I got her as a pet for Jack, and he's always been perfectly content with her. He was downright avuncular when she was a puppy, but now he'll snap at her for food. He was overjoyed to get her. He would wait for her to eat before he ate when she was a puppy, and he let her drag him around by the collar. All day long. She was just a mite when she came to live with us. Her baby neediness freaked me out. I had to take sedatives. Jack kept her quiet at night. She was smart. It took a week to teach Jack how to use the doggy door, but the first day Lillie was home, I caught her watching Jack go out the door. The next minute, the tiny bean scrambled up the sill and out the doggy door, and she went in and out constantly. In to piss, out to destroy flowers, dig holes, tear up the garden hose. She was easy to housebreak, but perverse. I had a whole patio full of people over, and we all watched her go in the doggy door, just to the side of the glass opposite us, and squat.

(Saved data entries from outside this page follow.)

Source: an optimization exercise on an open RTL-to-GDS flow (aim: small area, a short achievable clock period and few clock cycles). Production flows keep margins and buffers that such runs may drop. Where RTL was checked, it was by simulation tests only, not by an equivalence proof against the original. Power and IR drop assume default switching activity.

## MU0
module MU0(in_data, rst_n, clk,
           out_data, out_address, memrq, rnw);
    input  [15:0] in_data;
    input         rst_n, clk;
    output [15:0] out_data;
    output [11:0] out_address;
    output        memrq, rnw;
    reg         ex;      
    reg         fe;      
    reg         rs;      
    reg         ka, ub, sb;
    reg         sel;     
    reg  [15:0] ir;
    reg  [11:0] pc;
    reg  [15:0] acc;
    wire [3:0] op   = ir[15:12];
    wire       hop  = op[3] | (op[2:0] == 3'b111);
    wire       dop  = ~op[3] & ~op[2];
    wire       jop  = ~op[3] & op[2] & ~(op[1] & op[0]);
    assign out_address = sel ? ir[11:0] : pc;
    assign memrq       = fe | rs | (ex & ~hop);
    assign rnw         = ~(ex & (op == 4'b0001));
    assign out_data    = acc;
    wire [15:0] a_op  = ka ? acc : 16'd0;
    wire [15:0] b_op  = ub ? ir  : 16'd0;
    wire [15:0] pg = a_op ^ b_op;
    wire [15:0] gg = a_op & b_op;
    wire cin = sb;
    wire [15:0] cy;
    wire g0c = gg[0] | pg[0] & cin;
    wire G_1_0 = gg[1] | pg[1] & g0c;
    wire P_1_0 = pg[1] & pg[0];
    wire G_2_0 = gg[2] | pg[2] & G_1_0;
    wire P_2_0 = pg[2] & P_1_0;
    wire G_3_2 = gg[3] | pg[3] & gg[2];
    wire P_3_2 = pg[3] & pg[2];
    wire G_3_0 = G_3_2 | P_3_2 & G_1_0;
    wire P_3_0 = P_3_2 & P_1_0;
    wire G_4_0 = gg[4] | pg[4] & G_3_0;
    wire P_4_0 = pg[4] & P_3_0;
    wire G_5_4 = gg[5] | pg[5] & gg[4];
    wire P_5_4 = pg[5] & pg[4];
    wire G_5_0 = G_5_4 | P_5_4 & G_3_0;
    wire P_5_0 = P_5_4 & P_3_0;
    wire G_6_4 = gg[6] | pg[6] & G_5_4;
    wire P_6_4 = pg[6] & P_5_4;
    wire G_6_0 = G_6_4 | P_6_4 & G_3_0;
    wire P_6_0 = P_6_4 & P_3_0;
    wire G_7_6 = gg[7] | pg[7] & gg[6];
    wire P_7_6 = pg[7] & pg[6];
    wire G_7_4 = G_7_6 | P_7_6 & G_5_4;
    wire P_7_4 = P_7_6 & P_5_4;
    wire G_7_0 = G_7_4 | P_7_4 & G_3_0;
    wire P_7_0 = P_7_4 & P_3_0;
    wire G_8_0 = gg[8] | pg[8] & G_7_0;
    wire P_8_0 = pg[8] & P_7_0;
    wire G_9_8 = gg[9] | pg[9] & gg[8];
  ...
Settings: LEC_CHECK=0, CAP_MARGIN=20, CORE_MARGIN=2, CORE_UTILIZATION=40, SETUP_SLACK_MARGIN=1.7, SLEW_MARGIN=20; clock period 4.5 ns.
standard.sh (not shown) runs the stock make flow with config.mk's settings and CLKGATE_MAP_FILE= SYNTH_SCRIPT=/design/flow/synth_recipe.tcl, a recipe that flattens the netlist after the stock synthesis.
==> flow/flow/run.sh <==
#!/bin/bash
set -euo pipefail
bash standard.sh BUFFER_PORTS_ARGS="-buffer_cell sky130_fd_sc_hd__buf_1" finish > standard.log 2>&1
The baseline passed the timing, DRC and antenna checks.
Context: an optimization exercise on an open-source flow, tuned for small area, a short achievable clock period and few clock cycles per item. The choices shown serve that exercise and are no tape-out recipe.
RTL that was checked went through simulation tests only; none was proved equivalent to the original.
The RTL of run 1 was laid out without a check of its function.
Power and IR drop assume default switching activity.

==> flow/design.v <==
module CRC_xor2(input a, input b, output y);
assign y = a ^ b;
endmodule
module CRC_xnor2(input a, input b, output y);
assign y = ~(a ^ b);
endmodule
module CRC(
input           clk,
input           rst_n,
input  [23:0]   Din,
input           valid,
input  [15:0]   size,
output [14:0]   checksum,
output          done
);
reg busy;          
wire en;           
wire [14:0] c;     
always @(posedge clk or negedge rst_n)
 if (~rst_n) busy <= 1'b0;
 else busy <= ~busy & valid;
assign en = size[0] | size[2];    
wire t24, t25, t26, t27, t28, t29, t30, t31, t32, t33, t34, t35, t36, t37, t38, t39, t40, t41, t42, t43, t44, t45, t46, t47, t48, t49, t50, t51, t52, t53, t54, t55, t56, t57, t58, t59, t60, t61, t62, t63, t64, t65, t66, t67, t68, t69, t70, t71, t72, t73, t74, t75, t76, t77, t78, t79, t80, t81, t82, t83, t84, t85, t86, t87, t88, t89, t90, t91, t92, t93, t94, t95, t96, t97, t98, t99, t100, t101, t102, t103, t104, t105, t106, t107, t108, t109, t110, t111, t112, t113;
wire k16, k17, k18, k19, k20, k21, k22, k23, k25, k60;    
assign k16 = ~(Din[16] & en);
assign k17 = ~(Din[17] & en);
assign k18 = ~(Din[18] & en);
assign k19 = ~(Din[19] & en);
assign k20 = ~(Din[20] & en);
assign k21 = ~(Din[21] & en);
assign k22 = ~(Din[22] & en);
assign k23 = ~(Din[23] & en);
assign k25 = ~(t25 & en);
assign k60 = ~(t60 & en);
CRC_xor2 u24 (.a(Din[2]), .b(Din[11]), .y(t24));
CRC_xor2 u25 (.a(Din[22]), .b(Din[23]), .y(t25));
CRC_xnor2 u26 (.a(Din[6]), .b(k19), .y(t26));
CRC_xor2 u27 (.a(Din[1]), .b(Din[10]), .y(t27));
CRC_xor2 u28 (.a(Din[4]), .b(Din[9]), .y(t28));
CRC_xnor2 u29 (.a(Din[5]), .b(k18), .y(t29));
CRC_xor2 u30 (.a(Din[3]), .b(Din[12]), .y(t30));
CRC_xnor2 u31 (.a(Din[0]), .b(k21), .y(t31));
CRC_xor2 u32 (.a(t27), .b(t29), .y(t32));
CRC_xor2 u33 (.a(Din[13]), .b(t24), .y(t33));
CRC_xnor2 u34 (.a(Din[11]), .b(k17), .y(t34));
CRC_xnor2 u35 (.a(Din[7]), .b(k20), .y(t35));
CRC_xnor2 u36 (.a(k25), .b(t28), .y(t36));
CRC_xor2 u37 (.a(t24), .b(t30), .y(t37));
CRC_xor2 u38 (.a(Din[8]), .b(Din[13]), .y(t38));
CRC_xnor2 u39 (.a(Din[14]), .b(k16), .y(t39));
CRC_xnor2 u40 (.a(Din[8]), .b(k20), .y(t40));
CRC_xor2 u41 (.a(Din[4]), .b(Din[15]), .y(t41));
CRC_xnor2 u42 (.a(Din[14]), .b(k17), .y(t42));
CRC_xor2 u43 (.a(Din[5]), .b(Din[15]), .y(t43));
CRC_xnor2 u44 (.a(Din[12]), .b(k21), .y(t44));
CRC_xor2 u45 (.a(t26), .b(t31), .y(t45));
CRC_xor2 u46 (.a(t26), .b(t44), .y(t46));
CRC_xnor2 u47 (.a(k19), .b(t31), .y(t47));
CRC_xor2 u48 (.a(t35), .b(t41), .y(t48));
CRC_xor2 u49 (.a(t27), .b(t42), .y(t49));
CRC_xor2 u50 (.a(t26), .b(t39), .y(t50));
CRC_xnor2 u51 (.a(k16), .b(t34), .y(t51));
CRC_xor2 u52 (.a(t32), .b(t33), .y(t52));
CRC_xor2 u53 (.a(t37), .b(t50), .y(t53));
CRC_xnor2 u54 (.a(k25), .b(t32), .y(t54));
CRC_xor2 u55 (.a(Din[1]), .b(t33), .y(t55));
CRC_xor2 u56 (.a(t28), .b(t35), .y(t56));
CRC_xor2 u57 (.a(t56), .b(t45), .y(t57));
CRC_xor2 u58 (.a(t49), .b(t37), .y(t58));
CRC_xor2 u59 (.a(t58), .b(t57), .y(t59));
CRC_xor2 u60 (.a(Din[22]), .b(Din[21]), .y(t60));
CRC_xnor2 u61 (.a(k60), .b(t38), .y(t61));
CRC_xor2 u62 (.a(t61), .b(t32), .y(t62));
CRC_xor2 u63 (.a(t48), .b(t37), .y(t63));
CRC_xor2 u64 (.a(t62), .b(t63), .y(t64));
CRC_xnor2 u65 (.a(Din[5]), .b(k21), .y(t65));
CRC_xor2 u66 (.a(t38), .b(t65), .y(t66));
CRC_xor2 u67 (.a(t36), .b(t66), .y(t67));
CRC_xor2 u68 (.a(t67), .b(t53), .y(t68));
CRC_xnor2 u69 (.a(t43), .b(k25), .y(t69));
CRC_xor2 u70 (.a(t69), .b(t47), .y(t70));
CRC_xor2 u71 (.a(t55), .b(t70), .y(t71));
CRC_xor2 u72 (.a(Din[10]), .b(Din[7]), .y(t72));
CRC_xor2 u73 (.a(t72), .b(t36), .y(t73));
CRC_xor2 u74 (.a(t51), .b(t47), .y(t74));
CRC_xor2 u75 (.a(t73), .b(t74), .y(t75));
CRC_xor2 u76 (.a(Din[12]), .b(t40), .y(t76));
CRC_xor2 u77 (.a(t34), .b(t76), .y(t77));
CRC_xor2 u78 (.a(t54), .b(t77), .y(t78));
CRC_xnor2 u79 (.a(Din[9]), .b(k18), .y(t79));
CRC_xnor2 u80 (.a(k23), .b(t79), .y(t80));
CRC_xor2 u81 (.a(t33), .b(t80), .y(t81));
CRC_xor2 u82 (.a(t46), .b(t81), .y(t82));
CRC_xnor2 u83 (.a(k17), .b(Din[6]), .y(t83));
CRC_xnor2 u84 (.a(k22), .b(t31), .y(t84));
CRC_xor2 u85 (.a(t83), .b(t28), .y(t85));
CRC_xor2 u86 (.a(t84), .b(t85), .y(t86));
CRC_xor2 u87 (.a(t55), .b(t86), .y(t87));
CRC_xnor2 u88 (.a(k20), .b(t34), .y(t88));
CRC_xor2 u89 (.a(t29), .b(t36), .y(t89));
CRC_xor2 u90 (.a(t45), .b(t88), .y(t90));
CRC_xor2 u91 (.a(t90), .b(t89), .y(t91));
CRC_xor2 u92 (.a(t35), .b(t46), .y(t92));
CRC_xor2 u93 (.a(t92), .b(t54), .y(t93));
CRC_xor2 u94 (.a(Din[0]), .b(t30), .y(t94));
CRC_xor2 u95 (.a(t38), .b(t94), .y(t95));
CRC_xor2 u96 (.a(t36), .b(t49), .y(t96));
CRC_xor2 u97 (.a(t95), .b(t96), .y(t97));
CRC_xor2 u98 (.a(Din[15]), .b(Din[14]), .y(t98));
CRC_xnor2 u99 (.a(k23), .b(t28), .y(t99));
CRC_xor2 u100 (.a(t98), .b(t99), .y(t100));
CRC_xor2 u101 (.a(t100), .b(t52), .y(t101));
CRC_xor2 u102 (.a(Din[10]), .b(t43), .y(t102));
CRC_xor2 u103 (.a(t102), .b(t53), .y(t103));
CRC_xor2 u104 (.a(Din[13]), .b(Din[6]), .y(t104));
CRC_xor2 u105 (.a(t104), .b(t30), .y(t105));
CRC_xor2 u106 (.a(t48), .b(t51), .y(t106));
CRC_xor2 u107 (.a(t105), .b(t106), .y(t107));
CRC_xor2 u108 (.a(Din[0]), .b(Din[3]), .y(t108));
CRC_xnor2 u109 (.a(k16), .b(Din[9]), .y(t109));
CRC_xor2 u110 (.a(t109), .b(t108), .y(t110));
CRC_xor2 u111 (.a(t26), .b(t40), .y(t111));
CRC_xor2 u112 (.a(t111), .b(t110), .y(t112));
CRC_xor2 u113 (.a(t52), .b(t112), .y(t113));
assign c[0] = t59;
assign c[1] = t64;
assign c[2] = t68;
assign c[3] = t71;
assign c[4] = t75;
assign c[5] = t78;
assign c[6] = t82;
assign c[7] = t87;
assign c[8] = t91;
assign c[9] = t93;
assign c[10] = t97;
assign c[11] = t101;
assign c[12] = t103;
assign c[13] = t107;
assign c[14] = t113;
reg [14:0] crc;
always @(posedge clk) crc <= c;
assign checksum = crc;
assign done = busy;
endmodule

She fell in the pool when she was a couple of months old. I was in my office and Jack started barking. He never barked much, and that bark sounded different. I couldn't pull the window cover back, and I tried to ignore it, but decided the barking was too odd. When I got outside she was desperately paddling for life right in the middle of the deep end. Who knows how she fell in. I fished her out with a leaf net, and held her in my lap in a towel for about an hour, as long as she trembled. That was the first time she'd ever let me hold her. She always wriggled away from you, and didn't care to be petted. After that, I removed the doggy door.

I didn't overwhelmingly like her, but I always thought of her as Jack's pet, so she had to be granted some latitude because Jack likes her. She has always tended to get nice when she's sick, and want to be held. Once, when she got the damned corgi colitis, I held her while I lay down on the couch waiting for $300 worth of medication to kick in. Jack brought one of her toys to her to try to interest her in being her old self. He nuzzled it onto the couch. She disappointed him that moment, but came back soon enough. Jack has always kept her ears clean. He still grooms her, but she doesn't return the favor. I don't know what's wrong with her. She is the only dog he ever cared about. He hates Eddie and is indifferent to Kendall. And even now with Lillie, if she gets in his way, and now she's blind she gets in everybody's way all the time, she better watch out.

But Lillie is pathetic when she's sick, and she's kind of pathetic now that she's blind. Her world has gotten much smaller. I have come to have empathy for her because she gets frightened in storms, and seeks protection curled against me or laying on my feet. She's outre most of the time, but when the going gets tough, Lillie gets needy. She remains underfoot.